Provable Accelerated Bayesian Optimization with Knowledge Transfer
Haitao Lin, Boxin Zhao, Mladen Kolar, Chong Liu
TL;DR
DeltaBO addresses accelerating Bayesian optimization on a target task by transferring knowledge from related source tasks. It models the target as f = g + δ where g and δ come from independent Gaussian processes and uses the source posterior to form unbiased, noisy observations of δ, yielding an acquisition with improved uncertainty quantification. Theoretical guarantees show a regret bound of $\tilde{O}(\sqrt{T(T/N + γ_δ)})$, highlighting gains when the source data is plentiful ($N \gg T$) and the difference function is easier to learn ($γ_δ \ll γ_f$).
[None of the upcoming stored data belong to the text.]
This design comes from an exercise in tuning for small area, a short achievable clock period and few clock cycles per item on the open sky130 flow, not from production work. The RTL was checked by simulation tests, not by an equivalence proof against the original design. Power is estimated from default activity; no workload was simulated.

==> flow/design.v (excerpt) <==
module sc_reduce (
    input  wire         clk,
    input  wire         rst,
    input  wire         in_valid,
    output wire         in_ready,
    input  wire [255:0] in_data,
    output wire         out_valid,
    input  wire         out_ready,
    output wire [255:0] out_data
);
export LEC_CHECK = 0
export ABC_AREA = 1
export CAP_MARGIN = 20
export CORE_MARGIN = 2
export CORE_UTILIZATION = 40
export SLEW_MARGIN = 20
export SYNTH_HIERARCHICAL = 1
create_clock -name core_clock -period 10.0 [get_ports {clk}]
standard.sh (not shown) runs the stock make flow with config.mk's settings and CLKGATE_MAP_FILE= SYNTH_SCRIPT=/design/flow/synth_recipe.tcl, a recipe that flattens the netlist after the stock synthesis.
==> flow/flow/run.sh <==
#!/bin/bash
# Layout flow: the standard layout (standard.sh), with these changes:
#  - synthesis without the full/half-adder extraction (ADDER_MAP_FILE empty),
#    so ABC maps the hand-built prefix adder itself;
#  - port buffers are buf_1 cells;
set -euo pipefail
bash standard.sh ADDER_MAP_FILE= \
  'BUFFER_PORTS_ARGS=-buffer_cell sky130_fd_sc_hd__buf_1' \
  SETUP_SLACK_MARGIN=5.4 \
  finish > flow_make.log 2>&1
Testbench counts at the start, summed over its fixed seeds: cycles 1,608, values 1,600.
Change:
--- a/flow/flow/run.sh
+++ b/flow/flow/run.sh
@@ -2 +2 @@
-# Layout flow: the standard layout (standard.sh), with these changes:
+# Layout flow: the standard layout (standard.sh), with two changes:
@@ -5 +5,2 @@
-#  - port buffers are buf_1 cells;
+#  - port buffers are buf_1 cells.
+# Every register, its name and cell type are those of the standard synthesis.
@@ -9 +9,0 @@
-  SETUP_SLACK_MARGIN=5.4 \
Settings changed: CTS_CLUSTER_DIAMETER from default to 110, CTS_CLUSTER_SIZE from default to 26, SETUP_SLACK_MARGIN from default to 5.
After rerunning: The changed run went through all stages and came out clean; die area is unchanged; wire length fell by 8.2%; cell count fell by 2.8%; global-route usage fell by 1.9 points; cell area fell by 9.4%; synthesized cell count stays the same.

========
== lane 1 ==
Starting RTL as in the previous note.
// sc_reduce
module sc_reduce (
    input  wire         clk,
    input  wire         rst,
    input  wire         in_valid,
    output wire         in_ready,
    input  wire [255:0] in_data,
    output wire         out_valid,
    input  wire         out_ready,
    output wire [255:0] out_data
);
    reg         v;       
    reg         fx;      
    reg [252:0] r;       
    reg         rb;      
    wire hold = v & ~out_ready;          
    wire [3:0]   h  = in_data[255:252];
    wire [128:0] xl = (fx | hold) ? r[128:0] : in_data[128:0];
    wire [122:0] xu = in_data[251:129];
    reg  [128:0] th;     
    always @(*) begin
        case (h)
            4'd0: th = 129'h0;
            4'd1: th = 129'h14def9dea2f79cd65812631a5cf5d3ed;
            4'd2: th = 129'h29bdf3bd45ef39acb024c634b9eba7da;
            4'd3: th = 129'h3e9ced9be8e6d6830837294f16e17bc7;
            4'd4: th = 129'h537be77a8bde735960498c6973d74fb4;
            4'd5: th = 129'h685ae1592ed6102fb85bef83d0cd23a1;
            4'd6: th = 129'h7d39db37d1cdad06106e529e2dc2f78e;
            4'd7: th = 129'h9218d51674c549dc6880b5b88ab8cb7b;
            4'd8: th = 129'ha6f7cef517bce6b2c09318d2e7ae9f68;
  ...
Settings: LEC_CHECK=0, ABC_AREA=1, CAP_MARGIN=20, CORE_MARGIN=2, CORE_UTILIZATION=40, SLEW_MARGIN=20, SYNTH_HIERARCHICAL=1, TNS_END_PERCENT=0; clock period 10.0 ns.
==> flow/flow/run.sh <==
#!/bin/bash
# Layout flow: the standard layout (standard.sh), with these changes:
#  - synthesis without the full/half-adder extraction (ADDER_MAP_FILE empty),
#    so ABC maps the hand-built prefix adder itself;
#  - port buffers are buf_1 cells;
set -euo pipefail
bash standard.sh ADDER_MAP_FILE= \
  'BUFFER_PORTS_ARGS=-buffer_cell sky130_fd_sc_hd__buf_1' \
  SETUP_SLACK_MARGIN=5.4 \
  finish > flow_make.log 2>&1
No stage failed in lane 1, and the final checks on the layout all came back clean.
Testbench counts of lane 1, summed over its fixed seeds: cycles 1,608, values 1,600.
Input-level comparison between lane 2 and lane 1:
# lane 1
export LEC_CHECK = 0
export ABC_AREA = 1
export CAP_MARGIN = 20
export CORE_MARGIN = 2
export CORE_UTILIZATION = 40
export SLEW_MARGIN = 20
export SYNTH_HIERARCHICAL = 1
export TNS_END_PERCENT = 0
create_clock -name core_clock -period 10.0 [get_ports {clk}]
# lane 2
export LEC_CHECK = 0
export ABC_AREA = 1
export CAP_MARGIN = 20
export CORE_MARGIN = 2
export CORE_UTILIZATION = 40
export CTS_CLUSTER_DIAMETER = 90
export CTS_CLUSTER_SIZE = 20
export SETUP_SLACK_MARGIN = 5
export SLEW_MARGIN = 20
export SYNTH_HIERARCHICAL = 1
create_clock -name core_clock -period 10.0 [get_ports {clk}]
--- a/flow/flow/run.sh
+++ b/flow/flow/run.sh
@@ -2 +2 @@
-# Layout flow: the standard layout (standard.sh), with these changes:
+# Layout flow: the standard layout (standard.sh), with two changes:
@@ -5 +5,2 @@
-#  - port buffers are buf_1 cells;
+#  - port buffers are buf_1 cells.
+# Every register, its name and cell type are those of the standard synthesis.
@@ -9 +9,0 @@
-  SETUP_SLACK_MARGIN=5.4 \
## What came out
[compare] base=lane 1 new=lane 2: logic gate share of total power picked up an extra 1.0 points, cell depth of the worst hold path lost 2, post-detailed-route wirelength per cell lost about 3%. Status | lane 1 and lane 2 | clean. The lower count of vias placed by the detailed router came out of lane 2. Lane 1 vs lane 2, start point of the critical path: r[169] vs r[138]. | post-detailed-route via-to-cell ratio | lane 2 vs lane 1 | ≈ equal |. Summary of lane 2 over lane 1: hold slack saw an increase; clock share of power shows a reduction of 5.2 points. Going from lane 1 to lane 2, ratio of final minimum period to clock period shows an increase of 2.4 points, detailed-route wire length on metal 1 shows a reduction of about 1.4%.
## Diff of input files: lane 3 against lane 2
# lane 2
export LEC_CHECK = 0
export ABC_AREA = 1
export CAP_MARGIN = 20
export CORE_MARGIN = 2
export CORE_UTILIZATION = 40
export CTS_CLUSTER_DIAMETER = 90
export CTS_CLUSTER_SIZE = 20
export SETUP_SLACK_MARGIN = 5
export SLEW_MARGIN = 20
export SYNTH_HIERARCHICAL = 1
create_clock -name core_clock -period 10.0 [get_ports {clk}]
# lane 3
export LEC_CHECK = 0
export ABC_AREA = 1
export CAP_MARGIN = 20
export CORE_MARGIN = 2
export CORE_UTILIZATION = 40
export SLEW_MARGIN = 20
export SYNTH_HIERARCHICAL = 1
export TNS_END_PERCENT = 0
create_clock -name core_clock -period 10.0 [get_ports {clk}]
--- a/flow/flow/run.sh
+++ b/flow/flow/run.sh
@@ -2 +2 @@
-# Layout flow: the standard layout (standard.sh), with two changes:
+# Layout flow: the standard layout (standard.sh), with these changes:
@@ -5,2 +5 @@
-#  - port buffers are buf_1 cells.
-# Every register, its name and cell type are those of the standard synthesis.
+#  - port buffers are buf_1 cells;
@@ -9,0 +9 @@
+  SETUP_SLACK_MARGIN=5.6 \
- The run showing the greater worst endpoint data arrival time is lane 2.
- Between lane 2 and lane 3, final cell utilization of the core increased.
- Cmp lane 3 vs lane 2: signed area change from the synthesized netlist to the final layout higher in lane 3
Changes in lane 4 relative to lane 3:
# lane 3
export LEC_CHECK = 0
export ABC_AREA = 1
export CAP_MARGIN = 20
export CORE_MARGIN = 2
export CORE_UTILIZATION = 40
export SLEW_MARGIN = 20
export SYNTH_HIERARCHICAL = 1
export TNS_END_PERCENT = 0
create_clock -name core_clock -period 10.0 [get_ports {clk}]
# lane 4
export LEC_CHECK = 0
export ABC_AREA = 1
export CAP_MARGIN = 20
export CORE_MARGIN = 2
export CORE_UTILIZATION = 40
export CTS_CLUSTER_DIAMETER = 90
export CTS_CLUSTER_SIZE = 20
export SETUP_SLACK_MARGIN = 5
export SLEW_MARGIN = 20
export SYNTH_HIERARCHICAL = 1
export TNS_END_PERCENT = 0
create_clock -name core_clock -period 10.0 [get_ports {clk}]
--- a/flow/flow/run.sh
+++ b/flow/flow/run.sh
@@ -2 +2 @@
-# Layout flow: the standard layout (standard.sh), with these changes:
+# Layout flow: the standard layout (standard.sh), with two changes:
@@ -5 +5,2 @@
-#  - port buffers are buf_1 cells;
+#  - port buffers are buf_1 cells.
+# Every register, its name and cell type are those of the standard synthesis.
@@ -9 +9,0 @@
-  SETUP_SLACK_MARGIN=5.6 \
### Flow results
Comparing lane 4 and lane 3, the higher instance count on the critical path was measured on lane 4.
Total die area: lane 4 vs lane 3 identical
Lane 4 vs. lane 3: area added between synthesis and finish went down by 12 points, final-layout worst hold slack went up by 18 ps, final area went down by 9.4%, utilization went down by 4.8 points, met2 track utilization from global routing went down by 2.3 points.
On lane 4: buffering overhead is 2.2 points lower than what lane 3 gave.
#### Input delta (lane 5 over lane 4)
# lane 4
export LEC_CHECK = 0
export ABC_AREA = 1
export CAP_MARGIN = 20
export CORE_MARGIN = 2
export CORE_UTILIZATION = 40
export CTS_CLUSTER_DIAMETER = 90
export CTS_CLUSTER_SIZE = 20
export SETUP_SLACK_MARGIN = 5
export SLEW_MARGIN = 20
export SYNTH_HIERARCHICAL = 1
export TNS_END_PERCENT = 0
create_clock -name core_clock -period 10.0 [get_ports {clk}]
# lane 5
export LEC_CHECK = 0
export ABC_AREA = 1
export CAP_MARGIN = 20
export CORE_MARGIN = 2
export CORE_UTILIZATION = 40
export PLACE_DENSITY = 0.75
export SETUP_SLACK_MARGIN = 5
export SLEW_MARGIN = 20
export SYNTH_HIERARCHICAL = 1
create_clock -name core_clock -period 10.0 [get_ports {clk}]
### Flow results
Lane 5 ran to completion and came out clean on the timing, DRC and antenna checks. Comparing lane 5 and lane 4, the higher worst setup slack was measured on lane 5. Relative to lane 4, the global-route usage of lane 5 is higher by 0.43 points. Of lane 5 and lane 4, the lower final period utilization belongs to lane 5.

-- re-timing with driven ports --
The results above use ideal ports. As a check the final layouts listed here were re-extracted and re-timed, cells and wires unchanged. Step 1 (the two cells are an assumption about what drives the block):
set clk [get_ports {clk}]
set_driving_cell -lib_cell sky130_fd_sc_hd__clkbuf_16 $clk
set_driving_cell -lib_cell sky130_fd_sc_hd__buf_2 [delete_from_list [all_inputs] $clk]
Step 2 times the ports against the registers' clock, not the clock port: input delays grow and output delays shrink by t, the midpoint of the rising clock arrivals with the driver on. a / b / c = ideal / step 1 / step 2; a / b = the first two.
run | t, ns | setup WS [ns] | clock arrival spread, ns | worst register clock-pin slew, ns
the first run of note 1 | 0.609 | 5.426 / 5.349 / 4.825 | 0.020 / 0.020 | 0.06 / 0.06
the second run of note 1 | 0.578 | 5.117 / 5.092 / 4.522 | 0.023 / 0.022 | 0.11 / 0.11
lane 1 | 0.631 | 5.410 / 5.350 / 4.796 | 0.026 / 0.026 | 0.07 / 0.07
lane 2 | 0.586 | 5.166 / 5.108 / 4.537 | 0.016 / 0.016 | 0.09 / 0.09
lane 3 | 0.655 | 5.389 / 5.297 / 4.736 | 0.028 / 0.028 | 0.07 / 0.07
lane 4 | 0.586 | 5.077 / 5.063 / 4.477 | 0.016 / 0.016 | 0.09 / 0.09
lane 5 | 0.645 | 5.164 / 5.118 / 4.520 | 0.026 / 0.025 | 0.07 / 0.07
After both steps setup and hold are still met in every run listed. The setup slack of lane 3, which loses most, moves by -0.092 ns with the drivers and by -0.653 ns with both steps.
Empirical results on real AutoML and synthetic benchmarks confirm DeltaBO outperforms baselines, validating both the theory and its practical potential for transfer-enabled BO.
Abstract
We study how Bayesian optimization (BO) can be accelerated on a target task with historical knowledge transferred from related source tasks. Existing works on BO with knowledge transfer either do not have theoretical guarantees or achieve the same regret as BO in the non-transfer setting, $\tilde{\mathcal{O}}(\sqrt{T γ_f})$, where $T$ is the number of evaluations of the target function and $γ_f$ denotes its information gain. In this paper, we propose the DeltaBO algorithm, in which a novel uncertainty-quantification approach is built on the difference function $δ$ between the source and target functions, which are allowed to belong to different reproducing kernel Hilbert spaces (RKHSs). Under mild assumptions, we prove that the regret of DeltaBO is of order $\tilde{\mathcal{O}}(\sqrt{T (T/N + γ_δ)})$, where $N$ denotes the number of evaluations from source tasks and typically $N \gg T$. In many applications, source and target tasks are similar, which implies that $γ_δ$ can be much smaller than $γ_f$. Empirical studies on both real-world hyperparameter tuning tasks and synthetic functions show that DeltaBO outperforms other baseline methods and support our theoretical claims.